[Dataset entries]

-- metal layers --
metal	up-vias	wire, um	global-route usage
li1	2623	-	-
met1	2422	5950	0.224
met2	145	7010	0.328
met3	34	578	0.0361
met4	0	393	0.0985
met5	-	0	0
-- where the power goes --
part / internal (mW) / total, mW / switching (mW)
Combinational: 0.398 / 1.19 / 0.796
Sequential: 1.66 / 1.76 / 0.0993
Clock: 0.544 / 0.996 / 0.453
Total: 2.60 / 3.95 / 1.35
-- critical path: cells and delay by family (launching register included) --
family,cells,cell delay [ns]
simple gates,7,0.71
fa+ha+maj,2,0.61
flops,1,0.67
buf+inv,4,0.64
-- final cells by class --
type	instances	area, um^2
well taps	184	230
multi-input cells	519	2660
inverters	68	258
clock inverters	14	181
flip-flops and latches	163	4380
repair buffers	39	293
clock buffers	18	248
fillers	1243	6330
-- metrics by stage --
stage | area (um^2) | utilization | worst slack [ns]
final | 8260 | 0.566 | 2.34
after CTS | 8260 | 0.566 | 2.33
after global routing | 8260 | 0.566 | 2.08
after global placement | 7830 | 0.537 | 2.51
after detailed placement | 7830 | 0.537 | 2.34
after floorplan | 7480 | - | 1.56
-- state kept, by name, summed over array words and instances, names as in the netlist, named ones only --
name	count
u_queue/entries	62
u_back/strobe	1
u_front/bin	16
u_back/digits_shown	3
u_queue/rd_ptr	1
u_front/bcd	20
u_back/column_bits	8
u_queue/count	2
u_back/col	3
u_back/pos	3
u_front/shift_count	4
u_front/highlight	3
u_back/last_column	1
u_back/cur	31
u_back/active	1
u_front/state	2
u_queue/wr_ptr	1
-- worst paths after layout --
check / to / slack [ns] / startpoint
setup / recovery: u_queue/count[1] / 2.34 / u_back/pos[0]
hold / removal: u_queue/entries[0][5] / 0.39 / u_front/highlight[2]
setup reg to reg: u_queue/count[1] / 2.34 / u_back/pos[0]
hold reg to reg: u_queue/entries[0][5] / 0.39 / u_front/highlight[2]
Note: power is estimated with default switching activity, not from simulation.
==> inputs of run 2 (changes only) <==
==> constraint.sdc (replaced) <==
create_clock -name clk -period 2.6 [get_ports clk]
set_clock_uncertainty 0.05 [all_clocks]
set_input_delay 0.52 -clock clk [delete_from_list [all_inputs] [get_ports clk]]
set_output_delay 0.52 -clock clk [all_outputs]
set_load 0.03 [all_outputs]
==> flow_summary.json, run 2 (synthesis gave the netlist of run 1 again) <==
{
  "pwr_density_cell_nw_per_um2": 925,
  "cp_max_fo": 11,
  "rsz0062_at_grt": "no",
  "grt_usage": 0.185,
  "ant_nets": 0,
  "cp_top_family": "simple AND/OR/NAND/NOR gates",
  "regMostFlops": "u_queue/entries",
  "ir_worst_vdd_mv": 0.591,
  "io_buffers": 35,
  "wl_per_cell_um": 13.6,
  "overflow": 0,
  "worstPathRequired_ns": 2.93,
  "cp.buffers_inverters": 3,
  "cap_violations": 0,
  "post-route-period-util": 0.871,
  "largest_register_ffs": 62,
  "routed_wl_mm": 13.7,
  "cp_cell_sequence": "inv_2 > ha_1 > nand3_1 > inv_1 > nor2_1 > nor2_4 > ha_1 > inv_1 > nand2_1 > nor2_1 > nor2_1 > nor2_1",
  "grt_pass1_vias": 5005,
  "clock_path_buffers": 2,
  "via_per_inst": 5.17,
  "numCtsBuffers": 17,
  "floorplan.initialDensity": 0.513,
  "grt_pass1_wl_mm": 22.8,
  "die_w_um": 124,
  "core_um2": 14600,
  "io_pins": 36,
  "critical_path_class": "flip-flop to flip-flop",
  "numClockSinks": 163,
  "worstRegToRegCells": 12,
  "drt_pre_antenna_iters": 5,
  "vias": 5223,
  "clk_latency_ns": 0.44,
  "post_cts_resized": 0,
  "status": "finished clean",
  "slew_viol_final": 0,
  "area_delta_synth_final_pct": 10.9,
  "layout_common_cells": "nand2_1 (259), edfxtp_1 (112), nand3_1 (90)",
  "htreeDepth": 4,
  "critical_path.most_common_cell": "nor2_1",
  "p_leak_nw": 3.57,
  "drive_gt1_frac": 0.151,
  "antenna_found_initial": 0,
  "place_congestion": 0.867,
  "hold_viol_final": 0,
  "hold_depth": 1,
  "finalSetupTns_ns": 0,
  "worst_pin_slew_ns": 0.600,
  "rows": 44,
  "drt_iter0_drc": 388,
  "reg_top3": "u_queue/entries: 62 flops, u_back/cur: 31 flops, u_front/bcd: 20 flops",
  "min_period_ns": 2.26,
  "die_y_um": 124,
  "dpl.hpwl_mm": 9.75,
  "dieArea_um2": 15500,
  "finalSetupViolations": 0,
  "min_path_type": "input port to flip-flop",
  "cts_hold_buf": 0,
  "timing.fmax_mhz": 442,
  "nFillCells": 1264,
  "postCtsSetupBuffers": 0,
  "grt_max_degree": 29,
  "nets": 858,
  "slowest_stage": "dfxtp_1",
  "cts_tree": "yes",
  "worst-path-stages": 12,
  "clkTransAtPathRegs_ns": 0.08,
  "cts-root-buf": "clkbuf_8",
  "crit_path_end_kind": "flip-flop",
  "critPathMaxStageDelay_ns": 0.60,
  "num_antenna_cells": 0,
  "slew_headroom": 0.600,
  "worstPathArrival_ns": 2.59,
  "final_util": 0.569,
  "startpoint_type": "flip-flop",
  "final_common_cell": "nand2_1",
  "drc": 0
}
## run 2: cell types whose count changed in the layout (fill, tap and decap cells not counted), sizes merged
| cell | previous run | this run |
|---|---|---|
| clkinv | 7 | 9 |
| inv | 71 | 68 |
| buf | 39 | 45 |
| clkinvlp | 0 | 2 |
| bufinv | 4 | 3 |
===== src/hw/rtl/jcs_pkg.sv =====
// Shared types and character constants for the JSON comment stripper.
// No dependencies; imported by the top level, jcs_scan, jcs_obuf and the testbench.
`default_nettype none

package jcs_pkg;

	localparam logic [7:0] CH_QUOTE  = 8'h22;
	localparam logic [7:0] CH_SLASH  = 8'h2F;
	localparam logic [7:0] CH_STAR   = 8'h2A;
	localparam logic [7:0] CH_NL     = 8'h0A;
	localparam logic [7:0] CH_SPACE  = 8'h20;
	localparam logic [7:0] CH_BSLASH = 8'h5C;

	typedef enum logic [2:0] {
		MODE_TEXT       = 3'd0,
		MODE_STR        = 3'd1,
		MODE_STR_ESC    = 3'd2,
		MODE_LINE       = 3'd3,
		MODE_BLOCK      = 3'd4,
		MODE_BLOCK_STAR = 3'd5
	} scan_mode_t;

	// scanner state carried from one byte to the next
	typedef struct packed {
		scan_mode_t mode;
		logic       held;   // a slash waits for its lookahead byte
	} scan_state_t;

	// up to two output words produced by one input word
	typedef struct packed {
		logic [1:0] count;
		logic [7:0] data0;
		logic       last0;
		logic [7:0] data1;
		logic       last1;
	} scan_res_t;

endpackage

`default_nettype wire


===== src/hw/rtl/json_comment_stripper_unit.sv =====
// JSON comment stripper, top level: input register, scanner state, output pair.
// Uses jcs_pkg, jcs_scan and jcs_obuf.
//
// Streams JSON text one byte per word and returns the same text with // and
// /* */ comments replaced by spaces; newlines ending line comments are kept,
// quoted strings (with backslash escapes) pass untouched. s_tlast marks the
// last byte of a text and m_tlast the last byte returned for it; the scanner
// returns to plain-text state after every text. A slash is held one byte for
// lookahead, so an input word yields zero, one or two output words. The block
// accepts one input word per cycle unless the output side stalls; output is
// one word per cycle while m_tready is high, from a two-entry output register,
// so a word that yields two outputs slows intake. Words pass the input register,
// then the output register. No configuration; reset is asynchronous, active low.
`default_nettype none

module json_comment_stripper_unit
	import jcs_pkg::*;
(
	input  wire        clk,
	input  wire        arst_n,
	input  wire        s_tvalid,
	output logic       s_tready,
	input  wire [7:0]  s_tdata,   // [7:0] in_byte
	input  wire        s_tlast,   // is_last
	output logic       m_tvalid,
	input  wire        m_tready,
	output logic [7:0] m_tdata,   // [7:0] out_byte
	output logic       m_tlast    // last_out
);

	// input register
	logic        valid_s1;
	logic [7:0]  data_s1;
	logic        last_s1;

	// scanner state, advanced once per processed word
	scan_state_t state_q;
	scan_state_t state_nxt;
	scan_res_t   res;
	logic        can_load;
	logic        proc;

	assign proc     = valid_s1 && can_load;
	assign s_tready = !valid_s1 || proc;

	always_ff @(posedge clk or negedge arst_n) begin
		if (!arst_n) begin
			valid_s1 <= 1'b0;
		end else if (s_tready) begin
			valid_s1 <= s_tvalid;
		end
	end

	always_ff @(posedge clk) begin
		if (s_tvalid && s_tready) begin
			data_s1 <= s_tdata;
			last_s1 <= s_tlast;
		end
	end

	always_ff @(posedge clk or negedge arst_n) begin
		if (!arst_n) begin
			state_q.mode <= MODE_TEXT;
			state_q.held <= 1'b0;
		end else if (proc) begin
			state_q <= state_nxt;
		end
	end

	jcs_scan u_scan (
		.cur     (state_q),
		.in_byte (data_s1),
		.is_last (last_s1),
		.nxt     (state_nxt),
		.res     (res)
	);

	jcs_obuf u_obuf (
		.clk      (clk),
		.arst_n   (arst_n),
		.load     (proc),
		.res      (res),
		.can_load (can_load),
		.m_tvalid (m_tvalid),
		.m_tready (m_tready),
		.m_tdata  (m_tdata),
		.m_tlast  (m_tlast)
	);

endmodule

`default_nettype wire


===== src/hw/rtl/jcs_scan.sv =====
// Combinational scanner: one input byte plus current state gives next state
// and zero to two output words. Depends on jcs_pkg.
`default_nettype none

module jcs_scan
	import jcs_pkg::*;
(
	input  wire scan_state_t cur,
	input  wire logic [7:0]  in_byte,
	input  wire logic        is_last,
	output scan_state_t      nxt,
	output scan_res_t        res
);

	always_comb begin
		logic [1:0] n;
		logic       consumed;
		logic       emit;
		logic [7:0] val;
		scan_mode_t nm;
		logic       nh;

		n        = 2'd0;
		consumed = 1'b0;
		emit     = 1'b0;
		val      = in_byte;
		nm       = cur.mode;
		nh       = 1'b0;
		res      = '0;

		// pending slash resolves first
		if (cur.held) begin
			if (in_byte == CH_SLASH || in_byte == CH_STAR) begin
				res.data0 = CH_SPACE;
				res.data1 = CH_SPACE;
				n         = 2'd2;
				nm        = (in_byte == CH_SLASH) ? MODE_LINE : MODE_BLOCK;
				consumed  = 1'b1;
			end else begin
				res.data0 = CH_SLASH;
				n         = 2'd1;
			end
		end

		if (!consumed) begin
			case (cur.mode)
				MODE_STR: begin
					emit = 1'b1;
					if (in_byte == CH_QUOTE)
						nm = MODE_TEXT;
					else if (in_byte == CH_BSLASH)
						nm = MODE_STR_ESC;
				end
				MODE_STR_ESC: begin
					emit = 1'b1;
					nm   = MODE_STR;
				end
				MODE_LINE: begin
					emit = 1'b1;
					if (in_byte == CH_NL)
						nm = MODE_TEXT;
					else
						val = CH_SPACE;
				end
				MODE_BLOCK: begin
					emit = 1'b1;
					val  = CH_SPACE;
					if (in_byte == CH_STAR)
						nm = MODE_BLOCK_STAR;
				end
				MODE_BLOCK_STAR: begin
					emit = 1'b1;
					val  = CH_SPACE;
					if (in_byte == CH_SLASH)
						nm = MODE_TEXT;
					else if (in_byte != CH_STAR)
						nm = MODE_BLOCK;
				end
				default: begin
					nm = MODE_TEXT;
					if (in_byte == CH_QUOTE) begin
						emit = 1'b1;
						nm   = MODE_STR;
					end else if (in_byte == CH_SLASH) begin
						nh = 1'b1;
					end else begin
						emit = 1'b1;
					end
				end
			endcase
		end

		if (emit) begin
			if (n == 2'd0)
				res.data0 = val;
			else
				res.data1 = val;
			n = n + 2'd1;
		end

		// end of text: flush a held slash, then back to reset state
		if (is_last) begin
			if (nh) begin
				if (n == 2'd0)
					res.data0 = CH_SLASH;
				else
					res.data1 = CH_SLASH;
				n = n + 2'd1;
			end
			nh = 1'b0;
			nm = MODE_TEXT;
		end

		res.count = n;
		res.last0 = is_last && (n == 2'd1);
		res.last1 = is_last && (n == 2'd2);
		nxt.mode  = nm;
		nxt.held  = nh;
	end

endmodule

`default_nettype wire


===== src/hw/rtl/jcs_obuf.sv =====
// Two-entry output register: loads a pair of words from the scanner and
// presents them one per cycle while m_tready is high on the master stream. Depends on jcs_pkg.
`default_nettype none

module jcs_obuf
	import jcs_pkg::*;
(
	input  wire              clk,
	input  wire              arst_n,
	input  wire logic        load,      // scanner result taken this cycle
	input  wire scan_res_t   res,
	output logic             can_load,
	output logic             m_tvalid,
	input  wire logic        m_tready,
	output logic [7:0]       m_tdata,   // [7:0] out_byte
	output logic             m_tlast    // last_out
);

	logic [1:0] cnt_q;
	logic [7:0] data0_q, data1_q;
	logic       last0_q, last1_q;
	logic       pop;

	assign m_tvalid = (cnt_q != 2'd0);
	assign m_tdata  = data0_q;
	assign m_tlast  = last0_q;
	assign pop      = m_tvalid && m_tready;
	// room for a new pair once the head slot drains
	assign can_load = (cnt_q == 2'd0) || ((cnt_q == 2'd1) && m_tready);

	always_ff @(posedge clk or negedge arst_n) begin
		if (!arst_n) begin
			cnt_q <= 2'd0;
		end else if (load && res.count != 2'd0) begin
			cnt_q <= res.count;
		end else if (pop) begin
			cnt_q <= cnt_q - 2'd1;
		end
	end

	always_ff @(posedge clk) begin
		if (load && res.count != 2'd0) begin
			data0_q <= res.data0;
			last0_q <= res.last0;
			data1_q <= res.data1;
			last1_q <= res.last1;
		end else if (pop) begin
			data0_q <= data1_q;
			last0_q <= last1_q;
		end
	end

endmodule

`default_nettype wire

*What is being asked*: In the entries above, find each line containing the string "highlight" and copy it.

*Solution*:
u_front/highlight	3
hold / removal: u_queue/entries[0][5] / 0.39 / u_front/highlight[2]
hold reg to reg: u_queue/entries[0][5] / 0.39 / u_front/highlight[2]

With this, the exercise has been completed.